1. Let go of the stress.
The stress of working is one of the main things that prevents people with serious chronic illness from holding a job or running a business. Having a job that is super flexible has been key to my survival and success. Being able to take on tasks on my own time when I am able, without a deadline, is definitely central.
But still, it’s been vitally important that I’ve worked on letting go of stress around my work.
I was very much influenced by a video by Eckhart Tolle on how our thoughts make the situation what it is. It’s the thoughts and engrained associations with those tasks that create stress in the body making some of those tasks more difficult.
For example, typing a letter to a friend versus typing an easy email for work is technically the same job. Watching a movie that takes concentration versus watching an educational video for work is technically the same job. By remembering this, work-related tasks feel less daunting.
This is the most difficult item on the list for me, but I’ve made progress. I am still working on it!
2. Let go of perfectionism.
Banish this to outer space immediately! This was the best thing I ever did. I don’t have to keep going on a task until it’s done or until it’s perfect. I can keep many moving parts going without needing to do them all perfectly.
I do focus on excellence in the research and writing for my job, but anything that doesn’t need to be done perfectly, I don’t. If it’s good enough then it’s done.
You can’t be super productive in very little time and get caught up on anything that isn’t needed.
3. On that note, let go of any and every task that isn’t necessary.
This is the only way I have found time to work and is another big thing that can hold someone back.
Emails that don’t 100 percent need to be sent or replied to? I don’t do it.
PMs and messages? I don’t reply to almost all of them.
Social events (online or even emails) that I can’t make it to, I don’t.
Keeping up with email newsletters? I don’t.
Keeping up with the news, nope, can’t do that either.

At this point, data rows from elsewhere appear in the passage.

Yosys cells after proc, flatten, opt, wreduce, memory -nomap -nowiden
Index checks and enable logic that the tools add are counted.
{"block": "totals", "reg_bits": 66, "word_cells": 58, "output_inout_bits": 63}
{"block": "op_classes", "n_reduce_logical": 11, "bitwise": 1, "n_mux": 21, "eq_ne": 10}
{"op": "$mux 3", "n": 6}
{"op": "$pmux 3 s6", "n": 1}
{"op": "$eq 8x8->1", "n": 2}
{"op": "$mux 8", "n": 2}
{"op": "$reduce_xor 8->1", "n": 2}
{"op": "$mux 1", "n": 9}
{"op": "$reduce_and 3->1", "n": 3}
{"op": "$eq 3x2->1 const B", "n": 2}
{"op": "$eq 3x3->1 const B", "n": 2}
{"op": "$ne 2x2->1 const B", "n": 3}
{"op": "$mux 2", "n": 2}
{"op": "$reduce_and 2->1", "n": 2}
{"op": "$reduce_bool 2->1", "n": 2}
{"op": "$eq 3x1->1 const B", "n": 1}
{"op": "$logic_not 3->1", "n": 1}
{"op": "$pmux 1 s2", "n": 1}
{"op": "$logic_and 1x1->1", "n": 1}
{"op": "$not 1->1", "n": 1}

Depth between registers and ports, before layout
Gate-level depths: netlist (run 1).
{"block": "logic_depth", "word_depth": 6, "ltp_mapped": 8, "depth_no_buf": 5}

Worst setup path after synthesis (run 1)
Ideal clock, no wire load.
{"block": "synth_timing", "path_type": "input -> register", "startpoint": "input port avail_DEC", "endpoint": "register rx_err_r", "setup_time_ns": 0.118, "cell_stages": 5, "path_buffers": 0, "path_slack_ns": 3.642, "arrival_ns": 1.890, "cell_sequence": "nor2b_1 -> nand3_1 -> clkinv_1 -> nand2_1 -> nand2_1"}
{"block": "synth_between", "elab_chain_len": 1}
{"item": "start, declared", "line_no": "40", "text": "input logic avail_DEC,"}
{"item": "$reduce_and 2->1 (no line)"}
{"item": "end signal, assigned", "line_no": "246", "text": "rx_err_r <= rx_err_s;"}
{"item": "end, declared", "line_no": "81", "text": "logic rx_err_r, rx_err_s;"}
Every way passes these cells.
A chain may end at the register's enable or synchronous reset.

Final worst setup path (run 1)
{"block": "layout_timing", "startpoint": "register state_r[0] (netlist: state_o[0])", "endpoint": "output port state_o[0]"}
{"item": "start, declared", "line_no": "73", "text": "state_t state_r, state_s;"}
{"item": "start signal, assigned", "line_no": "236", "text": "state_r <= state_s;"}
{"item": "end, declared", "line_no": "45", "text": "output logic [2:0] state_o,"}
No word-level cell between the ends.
### src/rtl/occ_ram_accum_if.sv
// Hit stream and FPGA-side occupancy RAM port, bundled for the accumulator.
interface occ_ram_accum_if
  import occ_pkg::*;
#(
  parameter int ADDR_W = DEF_ADDR_W,
  parameter int DATA_W = DEF_DATA_W,
  parameter int N_CH   = DEF_N_CH
) ();
  logic [N_CH-1:0]        hit_valid;
  logic [N_CH*ADDR_W-1:0] hit_addr;
  logic [N_CH-1:0]        hit_ready;
  logic [ADDR_W-1:0]      ram_address;
  logic                   ram_chipselect;
  logic                   ram_clken;
  logic                   ram_write;
  logic [DATA_W-1:0]      ram_writedata;
  logic [DATA_W-1:0]      ram_readdata;

  modport slave (
    input  hit_valid, hit_addr, ram_readdata,
    output hit_ready, ram_address, ram_chipselect, ram_clken, ram_write, ram_writedata
  );

  modport master (
    output hit_valid, hit_addr, ram_readdata,
    input  hit_ready, ram_address, ram_chipselect, ram_clken, ram_write, ram_writedata
  );
endinterface

### src/rtl/occ_rr_arb.sv
// Round-robin arbiter: after a grant, the search starts one past the granted channel.
module occ_rr_arb
  import occ_pkg::*;
#(
  parameter  int N_CH  = DEF_N_CH,
  localparam int IDX_W = idx_w(N_CH)
) (
  input  logic             clk,
  input  logic             rst,
  input  logic [N_CH-1:0]  req,
  input  logic             advance,
  output logic [N_CH-1:0]  grant,
  output logic [IDX_W-1:0] grant_idx
);
  logic [IDX_W-1:0] ptr;

  always_comb begin
    int   j;
    logic found;
    grant     = '0;
    grant_idx = '0;
    found     = 1'b0;
    j         = 0;
    for (int off = 0; off < N_CH; off++) begin
      j = int'(ptr) + off;
      if (j >= N_CH) j = j - N_CH;
      if (!found && req[j]) begin
        found     = 1'b1;
        grant[j]  = 1'b1;
        grant_idx = IDX_W'(j);
      end
    end
  end

  always_ff @(posedge clk) begin
    if (rst) begin
      ptr <= '0;
    end else if (advance) begin
      ptr <= (int'(grant_idx) == N_CH - 1) ? '0 : grant_idx + IDX_W'(1);
    end
  end
endmodule
### src/rtl/video_crop_ctrl.sv
// Crop-window configuration controller: measures frame geometry from en/vs,
// and publishes a clamped copy of the pending window only during vertical blanking.
module video_crop_ctrl #(
    parameter logic [15:0] MAX_DIM = 16'hFFFF
) (
    input  logic        clk,
    input  logic        rst_n,
    input  logic        en_in,
    input  logic        vs_in,
    input  logic        cfg_enable,
    input  logic [15:0] cfg_x,
    input  logic [15:0] cfg_y,
    input  logic [15:0] cfg_w,
    input  logic [15:0] cfg_h,
    input  logic        cfg_wr,
    output logic [15:0] CROP_X,
    output logic [15:0] CROP_Y,
    output logic [15:0] CROP_W,
    output logic [15:0] CROP_H,
    output logic [15:0] frame_w,
    output logic [15:0] frame_h,
    output logic        geom_valid,
    output logic        pending,
    output logic        clamped,
    output logic        range_err
);

    localparam logic [1:0] S_IDLE    = 2'd0;
    localparam logic [1:0] S_MEASURE = 2'd1;
    localparam logic [1:0] S_APPLY   = 2'd2;

    localparam logic [15:0] BYPASS_LEN = 16'hFFFF;

    logic [1:0]  state_reg;
    logic        en_d;
    logic        vs_d;
    logic        idle_armed_reg;
    logic        enable_reg;
    logic [15:0] lcnt_reg;
    logic [15:0] last_w_reg;
    logic [15:0] rcnt_reg;
    logic        geom_valid_reg;
    logic        pending_reg;
    logic        clamped_reg;
    logic        range_err_reg;

    // Index 0 is the horizontal axis (x/w/frame_w), index 1 the vertical axis.
    logic [15:0] pend_org_reg  [2];
    logic [15:0] pend_len_reg  [2];
    logic [15:0] frame_dim_reg [2];
    logic [15:0] crop_org_reg  [2];
    logic [15:0] crop_len_reg  [2];

    logic        vs_fall;
    logic        vs_rise;
    logic        en_rise;
    logic        en_fall;

    logic [1:0]  axis_bad;
    logic [1:0]  axis_cut;
    logic [15:0] fit_len [2];
    logic        window_bad;
    logic        window_cut;

    assign vs_fall = vs_d & ~vs_in;
    assign vs_rise = ~vs_d & vs_in;
    assign en_rise = ~en_d & en_in;
    assign en_fall = en_d & ~en_in;

    genvar gi;
    generate
        for (gi = 0; gi < 2; gi++) begin : g_axis
            logic [16:0] span;
            assign span         = {1'b0, pend_org_reg[gi]} + {1'b0, pend_len_reg[gi]};
            assign axis_bad[gi] = (pend_org_reg[gi] >= frame_dim_reg[gi]) ||
                                  (pend_len_reg[gi] == 16'd0);
            assign axis_cut[gi] = span > {1'b0, frame_dim_reg[gi]};
            assign fit_len[gi]  = axis_cut[gi] ? (frame_dim_reg[gi] - pend_org_reg[gi])
                                               : pend_len_reg[gi];
        end
    endgenerate

    assign window_bad = |axis_bad;
    assign window_cut = |axis_cut;

    always_ff @(posedge clk) begin
        if (!rst_n) begin
            en_d       <= 1'b0;
            vs_d       <= 1'b0;
            enable_reg <= 1'b0;
            lcnt_reg   <= 16'd0;
            last_w_reg <= 16'd0;
            rcnt_reg   <= 16'd0;
        end else begin
            en_d       <= en_in;
            vs_d       <= vs_in;
            enable_reg <= cfg_enable;

            if (en_rise) begin
                lcnt_reg <= 16'd1;
            end else if (en_in && (lcnt_reg != MAX_DIM)) begin
                lcnt_reg <= lcnt_reg + 16'd1;
            end

            if (en_fall) begin
                last_w_reg <= lcnt_reg;
            end

            if (!vs_in) begin
                rcnt_reg <= 16'd0;
            end else if (en_rise && (rcnt_reg != MAX_DIM)) begin
                rcnt_reg <= rcnt_reg + 16'd1;
            end
        end
    end

    always_ff @(posedge clk) begin
        if (!rst_n) begin
            pending_reg <= 1'b0;
            for (int i = 0; i < 2; i++) begin
                pend_org_reg[i] <= 16'd0;
                pend_len_reg[i] <= 16'd0;
            end
        end else if (cfg_wr) begin
            // A write on the apply cycle wins over the clear and stays pending.
            pending_reg     <= 1'b1;
            pend_org_reg[0] <= cfg_x;
            pend_org_reg[1] <= cfg_y;
            pend_len_reg[0] <= cfg_w;
            pend_len_reg[1] <= cfg_h;
        end else if (state_reg == S_APPLY) begin
            pending_reg <= 1'b0;
        end
    end

    always_ff @(posedge clk) begin
        if (!rst_n) begin
            state_reg      <= S_IDLE;
            idle_armed_reg <= 1'b0;
            geom_valid_reg <= 1'b0;
            clamped_reg    <= 1'b0;
            range_err_reg  <= 1'b0;
            for (int i = 0; i < 2; i++) begin
                frame_dim_reg[i] <= 16'd0;
                crop_org_reg[i]  <= 16'd0;
                crop_len_reg[i]  <= BYPASS_LEN;
            end
        end else begin
            case (state_reg)
                S_IDLE: begin
                    // Only a rise preceded by blanking starts a frame, so a frame
                    // already in progress when reset releases is never measured.
                    if (!vs_in) begin
                        idle_armed_reg <= 1'b1;
                    end
                    if (vs_rise && idle_armed_reg) begin
                        state_reg <= S_MEASURE;
                    end
                end
                S_MEASURE: begin
                    if (vs_fall) begin
                        frame_dim_reg[0] <= last_w_reg;
                        frame_dim_reg[1] <= rcnt_reg;
                        geom_valid_reg   <= 1'b1;
                        state_reg        <= S_APPLY;
                    end
                end
                S_APPLY: begin
                    // The held window is re-validated every boundary, so enable
                    // toggles and geometry changes take effect without a new write.
                    if (!enable_reg) begin
                        for (int i = 0; i < 2; i++) begin
                            crop_org_reg[i] <= 16'd0;
                            crop_len_reg[i] <= BYPASS_LEN;
                        end
                        clamped_reg   <= 1'b0;
                        range_err_reg <= 1'b0;
                    end else if (window_bad) begin
                        clamped_reg   <= 1'b0;
                        range_err_reg <= 1'b1;
                    end else begin
                        for (int i = 0; i < 2; i++) begin
                            crop_org_reg[i] <= pend_org_reg[i];
                            crop_len_reg[i] <= fit_len[i];
                        end
                        clamped_reg   <= window_cut;
                        range_err_reg <= 1'b0;
                    end
                    state_reg <= S_MEASURE;
                end
                default: begin
                    state_reg <= S_IDLE;
                end
            endcase
        end
    end

    assign CROP_X     = crop_org_reg[0];
    assign CROP_Y     = crop_org_reg[1];
    assign CROP_W     = crop_len_reg[0];
    assign CROP_H     = crop_len_reg[1];
    assign frame_w    = frame_dim_reg[0];
    assign frame_h    = frame_dim_reg[1];
    assign geom_valid = geom_valid_reg;
    assign pending    = pending_reg;
    assign clamped    = clamped_reg;
    assign range_err  = range_err_reg;

endmodule
$ cat src/rtl/iic_burst_ctrl.sv
// IIC transaction sequencer: expands one write/read request into the
// byte/condition command stream for iic_tim_gen, with NACK abort and delay.
module iic_burst_ctrl #(
  parameter int ADDR_BYTES_MAX = 2,
  parameter int DATA_BYTES_MAX = 4,
  parameter int DLY_W          = 32
) (
  input  logic                        i_sysclk,
  input  logic                        i_sysrst_n,
  input  logic                        wr_req,
  input  logic                        rd_req,
  input  logic [7:0]                  device_id,
  input  logic [8*ADDR_BYTES_MAX-1:0] addr,
  input  logic [2:0]                  addr_len,
  input  logic [4:0]                  data_len,
  input  logic [8*DATA_BYTES_MAX-1:0] wr_data,
  input  logic [DLY_W-1:0]            dly_cnt_max,
  output logic [8*DATA_BYTES_MAX-1:0] rd_data,
  output logic                        busy,
  output logic                        rw_done,
  output logic                        ack_err,
  output logic [5:0]                  eng_cmd,
  output logic [7:0]                  eng_tx_data,
  output logic                        eng_go,
  input  logic                        eng_done,
  input  logic                        eng_ack,
  input  logic [7:0]                  eng_rx_data
);

  localparam logic [5:0] C_WR   = 6'h01;
  localparam logic [5:0] C_STA  = 6'h02;
  localparam logic [5:0] C_RD   = 6'h04;
  localparam logic [5:0] C_STO  = 6'h08;
  localparam logic [5:0] C_ACK  = 6'h10;
  localparam logic [5:0] C_NACK = 6'h20;

  typedef enum logic [2:0] {
    S_IDLE,
    S_ISSUE,
    S_WAIT,
    S_ABORT,
    S_ABORT_WAIT,
    S_DELAY,
    S_DONE
  } state_t;

  // Which part of the byte stream the current byte belongs to.
  typedef enum logic [1:0] {
    P_ID,
    P_ADDR,
    P_RID,
    P_DATA
  } phase_t;

  state_t state, state_n, fin;
  phase_t phase, adv_phase;

  logic [4:0]                  idx, adv_idx;
  logic                        is_rd;
  logic [7:0]                  dev_q;
  logic [8*ADDR_BYTES_MAX-1:0] addr_q;
  logic [2:0]                  alen_q, alen_c;
  logic [4:0]                  dlen_q, dlen_c;
  logic [8*DATA_BYTES_MAX-1:0] wdata_q;
  logic [DLY_W-1:0]            dly_q, cnt;

  logic       accept, step, wr_dir, last_byte, nack;
  logic [7:0] abyte, wbyte;
  logic [5:0] issue_cmd;
  logic [7:0] issue_tx;

  assign accept = (state == S_IDLE) && (wr_req || rd_req);
  assign step   = (state == S_WAIT) && eng_done;

  always_comb begin
    alen_c = addr_len;
    if (addr_len > 3'(ADDR_BYTES_MAX)) alen_c = 3'(ADDR_BYTES_MAX);
    dlen_c = data_len;
    if (data_len == 5'd0) dlen_c = 5'd1;
    else if (data_len > 5'(DATA_BYTES_MAX)) dlen_c = 5'(DATA_BYTES_MAX);
  end

  assign wr_dir    = (phase != P_DATA) || !is_rd;
  assign last_byte = (phase == P_DATA) && (idx == dlen_q - 5'd1);
  assign nack      = wr_dir && eng_ack;
  assign fin       = (dly_q == '0) ? S_DONE : S_DELAY;

  always_comb begin
    abyte = '0;
    for (int i = 0; i < ADDR_BYTES_MAX; i++)
      if (idx == 5'(i)) abyte = addr_q[8*i +: 8];
  end

  always_comb begin
    wbyte = '0;
    for (int i = 0; i < DATA_BYTES_MAX; i++)
      if (idx == 5'(i)) wbyte = wdata_q[8*i +: 8];
  end

  always_comb begin
    issue_cmd = '0;
    issue_tx  = '0;
    unique case (phase)
      P_ID: begin
        issue_cmd = C_STA | C_WR;
        issue_tx  = dev_q & 8'hFE;
      end
      P_ADDR: begin
        issue_cmd = C_WR;
        issue_tx  = abyte;
      end
      P_RID: begin
        issue_cmd = C_STA | C_WR;
        issue_tx  = dev_q | 8'h01;
      end
      P_DATA: begin
        if (is_rd) begin
          issue_cmd = last_byte ? (C_RD | C_NACK | C_STO)
                                : (C_RD | C_ACK);
        end else begin
          issue_cmd = last_byte ? (C_WR | C_STO) : C_WR;
          issue_tx  = wbyte;
        end
      end
      default: ;
    endcase
  end

  // Address bytes go out MSB first, so idx counts down in P_ADDR.
  always_comb begin
    adv_phase = phase;
    adv_idx   = idx + 5'd1;
    unique case (phase)
      P_ID: begin
        if (alen_q != 3'd0) begin
          adv_phase = P_ADDR;
          adv_idx   = 5'(alen_q) - 5'd1;
        end else begin
          adv_phase = P_DATA;
          adv_idx   = '0;
        end
      end
      P_ADDR: begin
        if (idx != 5'd0) begin
          adv_idx = idx - 5'd1;
        end else begin
          adv_phase = is_rd ? P_RID : P_DATA;
          adv_idx   = '0;
        end
      end
      P_RID: begin
        adv_phase = P_DATA;
        adv_idx   = '0;
      end
      default: ;
    endcase
  end

  always_ff @(posedge i_sysclk or negedge i_sysrst_n) begin
    if (!i_sysrst_n) state <= S_IDLE;
    else             state <= state_n;
  end

  always_comb begin
    state_n = state;
    unique case (state)
      S_IDLE:  if (accept) state_n = S_ISSUE;
      S_ISSUE: state_n = S_WAIT;
      S_WAIT: begin
        if (eng_done) begin
          if (last_byte)  state_n = fin;
          else if (nack)  state_n = S_ABORT;
          else            state_n = S_ISSUE;
        end
      end
      S_ABORT:      state_n = S_ABORT_WAIT;
      S_ABORT_WAIT: if (eng_done) state_n = fin;
      S_DELAY:      if (cnt == dly_q) state_n = S_DONE;
      S_DONE:       state_n = S_IDLE;
      default:      state_n = S_IDLE;
    endcase
  end

  always_ff @(posedge i_sysclk or negedge i_sysrst_n) begin
    if (!i_sysrst_n) begin
      phase   <= P_ID;
      idx     <= '0;
      is_rd   <= 1'b0;
      dev_q   <= '0;
      addr_q  <= '0;
      alen_q  <= '0;
      dlen_q  <= 5'd1;
      wdata_q <= '0;
      dly_q   <= '0;
      cnt     <= '0;
      ack_err <= 1'b0;
      rd_data <= '0;
    end else begin
      if (accept) begin
        is_rd   <= !wr_req;
        dev_q   <= device_id;
        addr_q  <= addr;
        alen_q  <= alen_c;
        dlen_q  <= dlen_c;
        wdata_q <= wr_data;
        dly_q   <= dly_cnt_max;
        ack_err <= 1'b0;
        idx     <= '0;
        phase   <= (!wr_req && alen_c == 3'd0) ? P_RID : P_ID;
      end
      if (step) begin
        if (nack) ack_err <= 1'b1;
        if (state_n == S_ISSUE) begin
          phase <= adv_phase;
          idx   <= adv_idx;
        end
        for (int i = 0; i < DATA_BYTES_MAX; i++)
          if (is_rd && phase == P_DATA && idx == 5'(i))
            rd_data[8*i +: 8] <= eng_rx_data;
      end
      if (state_n == S_DELAY && state != S_DELAY)
        cnt <= DLY_W'(1);
      else if (state == S_DELAY)
        cnt <= cnt + DLY_W'(1);
    end
  end

  assign busy    = (state != S_IDLE) && (state != S_DONE);
  assign rw_done = (state == S_DONE);
  assign eng_go  = (state == S_ISSUE) || (state == S_ABORT);

  always_comb begin
    eng_cmd     = '0;
    eng_tx_data = '0;
    if (state == S_ISSUE) begin
      eng_cmd     = issue_cmd;
      eng_tx_data = issue_tx;
    end else if (state == S_ABORT) begin
      eng_cmd = C_STO;
    end
  end

endmodule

Any task that comes my way regarding an account issue, to an order I need to put in, to something I need to clear up or fix with a company or provider, I ask myself if not doing it will not have any consequence. If not, it’s not getting done.
I have faced the most misunderstanding on the point of not responding to messages. But it’s a matter of survival. I cannot do all of those things and also make enough money to eat and pay my enormous illness-related bills.
4. Make time in a way that makes sense for you.
I don’t have very much control over my schedule, but I do have some. I don’t know if my body will function on a given day; I often urgently need to arrange getting medical appointments, medication, or other items needed for survival, and these things can throw off so many of my days.
But I still arrange my weeks in a way that allows for the best chance of streamlining my schedule and creating time for deep work.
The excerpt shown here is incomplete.